### [Stored items]
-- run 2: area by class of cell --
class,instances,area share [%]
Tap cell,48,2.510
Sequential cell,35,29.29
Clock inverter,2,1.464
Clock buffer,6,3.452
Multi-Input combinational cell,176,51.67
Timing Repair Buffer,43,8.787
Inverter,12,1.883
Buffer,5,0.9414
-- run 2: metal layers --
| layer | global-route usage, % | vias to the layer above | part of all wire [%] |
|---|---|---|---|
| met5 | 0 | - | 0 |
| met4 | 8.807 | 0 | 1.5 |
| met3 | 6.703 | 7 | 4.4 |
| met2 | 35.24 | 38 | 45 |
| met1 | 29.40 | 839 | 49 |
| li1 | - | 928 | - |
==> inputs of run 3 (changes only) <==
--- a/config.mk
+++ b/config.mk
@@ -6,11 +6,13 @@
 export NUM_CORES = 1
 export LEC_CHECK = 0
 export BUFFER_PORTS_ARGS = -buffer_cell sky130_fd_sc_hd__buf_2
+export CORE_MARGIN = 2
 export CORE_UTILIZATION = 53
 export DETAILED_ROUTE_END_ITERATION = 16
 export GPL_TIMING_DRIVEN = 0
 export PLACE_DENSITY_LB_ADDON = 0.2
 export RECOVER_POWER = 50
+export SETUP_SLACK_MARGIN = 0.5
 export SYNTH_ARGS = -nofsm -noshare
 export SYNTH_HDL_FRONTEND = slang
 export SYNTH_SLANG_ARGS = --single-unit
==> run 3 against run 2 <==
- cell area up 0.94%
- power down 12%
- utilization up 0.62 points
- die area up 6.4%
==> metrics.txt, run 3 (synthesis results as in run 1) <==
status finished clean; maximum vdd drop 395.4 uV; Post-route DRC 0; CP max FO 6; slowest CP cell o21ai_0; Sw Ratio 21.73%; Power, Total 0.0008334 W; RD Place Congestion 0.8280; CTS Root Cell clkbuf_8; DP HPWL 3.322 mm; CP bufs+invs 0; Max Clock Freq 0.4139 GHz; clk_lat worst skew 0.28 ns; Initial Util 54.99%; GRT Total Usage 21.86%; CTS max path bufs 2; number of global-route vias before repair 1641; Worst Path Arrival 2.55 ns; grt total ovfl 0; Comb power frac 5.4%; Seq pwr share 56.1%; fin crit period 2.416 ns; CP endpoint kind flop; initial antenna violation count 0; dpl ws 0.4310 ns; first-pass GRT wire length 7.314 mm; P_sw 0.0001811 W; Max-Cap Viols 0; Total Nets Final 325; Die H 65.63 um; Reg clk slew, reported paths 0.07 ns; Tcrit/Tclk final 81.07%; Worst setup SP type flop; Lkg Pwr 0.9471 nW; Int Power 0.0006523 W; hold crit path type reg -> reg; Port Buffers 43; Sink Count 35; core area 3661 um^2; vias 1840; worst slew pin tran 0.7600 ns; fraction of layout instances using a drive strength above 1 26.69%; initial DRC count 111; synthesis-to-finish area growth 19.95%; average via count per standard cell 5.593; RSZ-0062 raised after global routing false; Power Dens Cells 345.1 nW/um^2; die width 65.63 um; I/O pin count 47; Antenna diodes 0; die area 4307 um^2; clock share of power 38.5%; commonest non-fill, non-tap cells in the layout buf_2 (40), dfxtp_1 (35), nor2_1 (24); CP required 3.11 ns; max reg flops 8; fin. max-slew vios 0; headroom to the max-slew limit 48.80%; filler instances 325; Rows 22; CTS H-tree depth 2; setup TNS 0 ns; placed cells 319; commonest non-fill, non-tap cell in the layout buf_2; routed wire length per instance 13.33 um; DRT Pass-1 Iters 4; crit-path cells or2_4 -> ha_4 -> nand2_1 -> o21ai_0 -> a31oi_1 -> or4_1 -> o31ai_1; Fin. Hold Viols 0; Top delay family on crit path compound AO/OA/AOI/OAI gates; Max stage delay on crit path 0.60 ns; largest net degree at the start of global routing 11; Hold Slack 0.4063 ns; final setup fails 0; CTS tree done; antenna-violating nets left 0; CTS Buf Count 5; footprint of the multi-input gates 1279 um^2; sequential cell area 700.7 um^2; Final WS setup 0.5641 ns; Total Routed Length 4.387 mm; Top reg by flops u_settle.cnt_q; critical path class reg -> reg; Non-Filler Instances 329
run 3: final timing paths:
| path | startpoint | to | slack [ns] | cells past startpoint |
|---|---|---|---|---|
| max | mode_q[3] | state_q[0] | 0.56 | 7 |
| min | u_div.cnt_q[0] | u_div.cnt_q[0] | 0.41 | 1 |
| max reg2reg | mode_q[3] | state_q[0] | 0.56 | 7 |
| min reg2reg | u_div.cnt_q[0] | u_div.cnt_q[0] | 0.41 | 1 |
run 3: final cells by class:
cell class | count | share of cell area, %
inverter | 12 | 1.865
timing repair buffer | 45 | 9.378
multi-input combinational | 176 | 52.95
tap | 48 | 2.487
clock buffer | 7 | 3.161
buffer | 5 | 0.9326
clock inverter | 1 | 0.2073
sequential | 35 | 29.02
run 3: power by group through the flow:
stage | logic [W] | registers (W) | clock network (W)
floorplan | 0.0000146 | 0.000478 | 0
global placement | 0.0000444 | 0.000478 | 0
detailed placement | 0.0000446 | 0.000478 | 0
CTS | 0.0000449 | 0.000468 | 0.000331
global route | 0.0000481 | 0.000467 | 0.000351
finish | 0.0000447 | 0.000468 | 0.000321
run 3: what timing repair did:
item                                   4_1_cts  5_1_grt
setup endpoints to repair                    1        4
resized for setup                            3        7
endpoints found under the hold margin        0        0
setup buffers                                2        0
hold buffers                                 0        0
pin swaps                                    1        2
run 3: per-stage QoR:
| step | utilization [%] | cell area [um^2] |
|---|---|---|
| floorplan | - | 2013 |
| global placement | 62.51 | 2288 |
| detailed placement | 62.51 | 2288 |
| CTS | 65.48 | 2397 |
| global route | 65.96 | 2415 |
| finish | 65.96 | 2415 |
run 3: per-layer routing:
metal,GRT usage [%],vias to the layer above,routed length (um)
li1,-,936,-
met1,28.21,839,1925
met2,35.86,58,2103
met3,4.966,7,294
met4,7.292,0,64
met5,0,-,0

### [Exercise]
Print, from the entries above, the line with "Tap cell,48,2.510", the line with "metrics.txt, run 3" and all lines between them, exactly and with nothing else.

### [Written answer]
Tap cell,48,2.510
Sequential cell,35,29.29
Clock inverter,2,1.464
Clock buffer,6,3.452
Multi-Input combinational cell,176,51.67
Timing Repair Buffer,43,8.787
Inverter,12,1.883
Buffer,5,0.9414
-- run 2: metal layers --
| layer | global-route usage, % | vias to the layer above | part of all wire [%] |
|---|---|---|---|
| met5 | 0 | - | 0 |
| met4 | 8.807 | 0 | 1.5 |
| met3 | 6.703 | 7 | 4.4 |
| met2 | 35.24 | 38 | 45 |
| met1 | 29.40 | 839 | 49 |
| li1 | - | 928 | - |
==> inputs of run 3 (changes only) <==
--- a/config.mk
+++ b/config.mk
@@ -6,11 +6,13 @@
 export NUM_CORES = 1
 export LEC_CHECK = 0
 export BUFFER_PORTS_ARGS = -buffer_cell sky130_fd_sc_hd__buf_2
+export CORE_MARGIN = 2
 export CORE_UTILIZATION = 53
 export DETAILED_ROUTE_END_ITERATION = 16
 export GPL_TIMING_DRIVEN = 0
 export PLACE_DENSITY_LB_ADDON = 0.2
 export RECOVER_POWER = 50
+export SETUP_SLACK_MARGIN = 0.5
 export SYNTH_ARGS = -nofsm -noshare
 export SYNTH_HDL_FRONTEND = slang
 export SYNTH_SLANG_ARGS = --single-unit
==> run 3 against run 2 <==
- cell area up 0.94%
- power down 12%
- utilization up 0.62 points
- die area up 6.4%
==> metrics.txt, run 3 (synthesis results as in run 1) <==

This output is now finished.